E' a pianta rettangolare, è lunga una quindicina di metri e larga cinque o sei metri.  Sulle sue pareti sono dipinte ad affresco le figure di una sessantina di Santi. Al centro della grande cavità, vi era raffigurato un Cristo (molto rovinato) fra due Angeli con le ali spiegate. Ai lati di questi si notano da una parte S.Pietro, con in mano le chiavi legate con una corda in modo da formare una P ("Petrus"), dall'altra S. Paolo che mantiene con la sinistra un papiro arrotolato, simbolo delle lettere da Lui scritte. Ai margini di questo gruppo centrale la rappresentazione continua con altri Santi, tra i quali si possono ancora distinguere S.Tommaso, S.Martino, S.Giuliano e S.Nicola. Ai piedi dell'abside vi è raffigurata la   Madonna   assisa   in  trono  con  sulle ginocchia, il  Bambino che tiene in mano un papiro.

 

Interno della Grotta dei Santi

Ai lati della Vergine ci sono tre nomi dì santi di non chiara identificazione. La parete di sinistra presenta la figura di S. Michele Arcangelo, dipinto nell'atto di pesare un piccolo uomo con una bilancia.

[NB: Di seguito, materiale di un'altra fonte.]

--- flow/design.v ---
module RAM #(
    parameter WIDTH = 32,
    parameter DEPTH = 32
) 
(
    input wire clk,
    input wire rst,
    input wire [WIDTH-1:0]A,
    input wire [WIDTH-1:0]WD,
    output reg [(WIDTH/2)-1:0] test_value,
    input wire  WE,
    output reg [WIDTH-1:0] RD
);
reg [WIDTH-1:0]  RAM [DEPTH-1:0];
integer i = 0;
always @(*) begin
RD = RAM[A];
test_value = RAM[0];
end 
always @(posedge clk, negedge rst ) begin
    if(rst == 0)
    begin 
      for(i=0;i<DEPTH;i=i+1)
       RAM[i] <= 0;
    end 
    else if(WE == 1)
    begin
       RAM[A] <= WD;
    end 
end
endmodule
--- flow/run.sh ---
#!/bin/bash
# OpenROAD 26Q1-2900-gdf79404cd8, Yosys 0.63+post, stock flow scripts
make -C /OpenROAD-flow-scripts/flow DESIGN_CONFIG=/design/flow/config.mk WORK_HOME=/design/flow/orfs finish
--- flow/config.mk ---
export PLATFORM = sky130hd
export DESIGN_NAME = RAM
export DESIGN_NICKNAME = RAM
export VERILOG_FILES = /design/flow/design.v
export SDC_FILE = /design/flow/constraint.sdc
export NUM_CORES = 4
export LEC_CHECK = 1
export CORE_UTILIZATION = 40
export SYNTH_HDL_FRONTEND = slang
--- flow/constraint.sdc ---
current_design RAM

set clk_period 5.0
set clk_io_pct 0.2

create_clock -name clk0 -period $clk_period [get_ports {clk}]

set non_clock_inputs [all_inputs -no_clocks]
set_input_delay [expr $clk_period * $clk_io_pct] -clock clk0 $non_clock_inputs
set_output_delay [expr $clk_period * $clk_io_pct] -clock clk0 [all_outputs]
==> run notes <==
The flow completed. Before any placement, the netlist area is recorded as 0.0464 mm². Ratio of routed vias to standard cells landed at 5.77. Worst vdd rail ir drop landed at 282 µV.

Count of fill cells added during filler insertion landed at 9377. Per STA, the highest per-stage delay on the worst path measures 770 ps. The type recorded for the worst min-delay path is in -> async.

Routed length per placed instance landed at 27.5 µm. Setup violation total in the final timing report landed at 0. The first global-routing pass estimated 189 mm of wire.

The cell sitting at the root of the clock tree is a sky130_fd_sc_hd__clkbuf_16. The flow reported a cell area power density of 323 mW/mm². Per the final report, max-transition violations number 0. For reference, the most critical setup path is categorized as in -> out. Yosys mapped the design onto 27 distinct sky130hd cell types. Vertical die dimension landed at 343 µm. The region available for standard cell placement spans 0.115 mm². Post-route minimum period landed at 4560 ps. Count of antenna-violating nets left after detailed routing landed at 0. Entering global routing, the biggest net connects 122 pins. Sequential element share of the synthesized area landed at 0.552. The pin closest to its max-slew limit shows a slew of 1120 ps. The total overflow left after global routing is 0. Period utilization landed at 0.912.

Arrival time reported for the critical path endpoint landed at 3560 ps. Number of max-capacitance violations reported landed at 0. Via count of the routed design landed at 26000. After synthesis, the chip area reported by Yosys is 0.0464 mm². Setup total negative slack on the finished layout was measured at 0 ps.

Across all stage logs, warnings added up to 34. Clock skew on the completed layout was measured at 0 ps. Hold-fix buffer count after cts landed at 0. Worst slack at placement landed at 429 ps. The most critical hold endpoint after final layout shows a slack of 278 ps. The flow reports an fmax of 219 MHz.

Total routed wirelength landed at 124 mm. Number of antenna violations at the first check in global routing landed at 1. Per the synth stats, the flop cell with the highest instance count is sky130_fd_sc_hd__dfrtp_1. Synthesized area per cell landed at 16.4 µm². Number of standard cells reported by yosys landed at 2833. Gates resized during post-CTS repair numbered 0. TritonCTS built the clock tree. Clock insertion delay at the later pin of the skew report landed at 680 ps. Detailed placement ended at an HPWL of 72.0 mm. Number of hold-slack violations in the final timing report landed at 0.

Chip width landed at 343 µm. Per the TritonCTS log, the buffer count is 110. CTS built an H-tree with a depth of 3.

Antenna diode instance count landed at 0. Footprint of the multi-input gates landed at 0.0194 mm². Count of warnings emitted by yosys landed at 0. Starting DRC count in detailed routing landed at 1201. The synthesized netlist handed to floorplanning was reported with a cell count of 2833. Overall routing resource usage recorded by global route was 0.230.

Setup repair after global routing left no endpoint under its margin. Of the cells placed in the final design, the portion with a size suffix greater than 1 is 0.527. The cell that appears most often on the critical path is sky130_fd_sc_hd__clkdlybuf4s50_1.

In this run the worst path has a maximum fanout of 12. Fraction of the core area occupied by cells at floorplan landed at 0.405. The slew check shows that the tightest pin keeps a relative margin of 0.251. The iteration count recorded for the first detailed-route pass is 25.

The post-synth count of flops with an enable pin is 0. Per the post-run analysis, buffers plus inverters along the critical path come to 3. For reference, the placement row count at floorplan is 124. Leakage dissipation landed at 25.4 nW. Final standard cell utilization of the core landed at 0.466. TritonCTS sink count landed at 1024. STA classifies the critical path endpoint as an output port. Final routed DRC violation total landed at 0. Per the run report, area growth between synthesis and finish was 15.1%. Post-synthesis sequential element count landed at 1024. The number of global-route vias before repair is 28800. The largest individual stage delay along the critical path comes from the cell sky130_fd_sc_hd__clkdlybuf4s50_1. The worst setup path is launched from an input port. On the critical path the largest part of the delay comes from buffers and inverters.

The placement report lists the number of port buffers as 114. Buffer count from post-CTS setup fixing landed at 0. The area taken by sequential standard cells is reported as 0.0256 mm².

Per the synth stats, the proportion of register bits with asynchronous set or reset is 1.00. Clock-pin slew of the registers on the worst-case setup and hold paths landed at 50 ps. The flow ran to the end, and the final reports show no timing, DRC or antenna violations.

Required arrival time at the worst endpoint landed at 4000 ps. RePlAce ended its routability-driven mode at a weighted congestion of 0.825. Setup slack closes at 438 ps. No sink is reached through more buffers than the 3 on the longest clock path. Die area landed at 0.117 mm².

During I/O placement, the number of pins put on the boundary was 115. Per STA, the worst path is made up of clkdlybuf4s50_1, and3b_2, buf_4, a22oi_1, nand4_1, clkdlybuf4s50_1.
[cell families (layout without fill, tap and decap cells)]
logic type,Yosys count,in the layout,share of synthesized area
multiplexers,1280,1280,0.373
AND-OR/OR-AND,128,128,0.0207
buffers and inverters,306,460,0.0313
flip-flops,1024,1024,0.552
AND/OR/NAND/NOR,95,95,0.0228
[cell usage after synthesis (3+ instances only)]
| master | instances | area share |
|---|---|---|
| sky130_fd_sc_hd__mux2_1 | 74 | 0.018 |
| sky130_fd_sc_hd__nor4_1 | 6 | 0.00081 |
| sky130_fd_sc_hd__mux4_2 | 256 | 0.12 |
| sky130_fd_sc_hd__nor4_4 | 30 | 0.014 |
| sky130_fd_sc_hd__buf_1 | 4 | 0.00032 |
| sky130_fd_sc_hd__a22oi_1 | 128 | 0.021 |
| sky130_fd_sc_hd__nand4_1 | 33 | 0.0045 |
| sky130_fd_sc_hd__buf_4 | 48 | 0.0078 |
| sky130_fd_sc_hd__clkbuf_1 | 156 | 0.013 |
| sky130_fd_sc_hd__buf_2 | 98 | 0.011 |
| sky130_fd_sc_hd__mux2_2 | 950 | 0.23 |
| sky130_fd_sc_hd__nand2_1 | 3 | 0.00024 |
| sky130_fd_sc_hd__dfrtp_1 | 1024 | 0.55 |
[sequential cells by signal (all words and copies together) (netlist names)]
name	flops
test_value	16
RAM	1008
[cells in the final DEF (no fill, tap or decap), drive strengths merged]
| cell | instances |
|---|---|
| nand2 | 3 |
| or3b | 2 |
| mux2 | 1024 |
| dfrtp | 1024 |
| and3 | 1 |
| nor2 | 2 |
| nand2b | 2 |
| nor4b | 1 |
| clkinvlp | 5 |
| inv | 3 |
| or3 | 1 |
| and3b | 2 |
| nand3b | 2 |
| clkinv | 11 |
| nor3 | 1 |
| mux4 | 256 |
| nor4 | 38 |
| nor3b | 2 |
| bufinv | 7 |
| or2 | 2 |
| buf | 155 |
| nand4 | 33 |
| and2 | 1 |
| clkbuf | 168 |
| nand3 | 2 |
| a22oi | 128 |
| clkdlybuf4s50 | 111 |
[layer usage]
metal / track usage / wire [µm] / vias up
met2: 0.333 / 56500 / 1047
met5: 0.00321 / 63 / -
met1: 0.321 / 49300 / 13900
met4: 0.0488 / 3290 / 4
met3: 0.120 / 14600 / 203
li1: - / - / 10800
[metrics by stage]
step | instances | area, µm² | total power, mW
final | 4499 | 53400 | 17.2
after global routing | 4499 | 53400 | 17.8
after CTS | 4499 | 53400 | 17.4
after detailed placement | 4305 | 49700 | 9.15
after global placement | 4305 | 49700 | 9.13
after floorplan | 2833 | 46400 | 8.73
[where the power goes]
| group | switching [mW] | internal [mW] |
|---|---|---|
| combinational | 0.495 | 0.205 |
| sequential | 0.0000000323 | 8.29 |
| clock | 3.28 | 4.95 |
[cell type report]
class,instances,share of cell area
Clock buffer,168,0.0629
Clock inverter,26,0.00644
Multi-Input combinational cell,1503,0.363
Sequential cell,1024,0.480
Tap cell,1512,0.0354
Timing Repair Buffer,266,0.0524
[final timing paths]
path,from,end,slack [ps],cells after the start
max,A[3],RD[22],440,6
min reg2reg,RAM[870],RAM[870],480,1
min in group clk0,RAM[870],RAM[870],480,1
min,rst,RAM[835],280,1
max in group asynchronous,rst,RAM[534],3220,3
max reg2reg,test_value[15],test_value[15],4170,1
Power figures rest on the tool's default switching activity, not on a simulated workload.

Si tratta, forse, dell'anima di S.Lorenzo, il cui martirio viene rappresentato nel successivo riquadro: arrostito su di una graticola ardente con l'imperatore che assiste, seduto e imperterrito, al martirio mentre due uomini lo rigirano con degli arpioni sulla griglia ed un altro che al disotto ne raccoglie il grasso che cola. Segue l'illustrazione della leggenda di S. Silvestro che è raffigurato nell'atto di respingere nel suo antro un terribile drago con la coda di serpente (evidentemente simbolo del paganesimo ancora vivo tra le genti longobarde), dopo avergli legate le fauci con una corda. Sulla parete destra c'è la rappresentazione di una Crocifissione. L'epoca degli affreschi è quella tra la fine del X e la prima metà dell'XI secolo. Recentemente alcuni affreschi sul lato destro della grotta, sono stati rubati. Purtroppo la grotta dei Santi (come altri monumenti di Cales)  è vittima anch’essa di un ingente abbandono.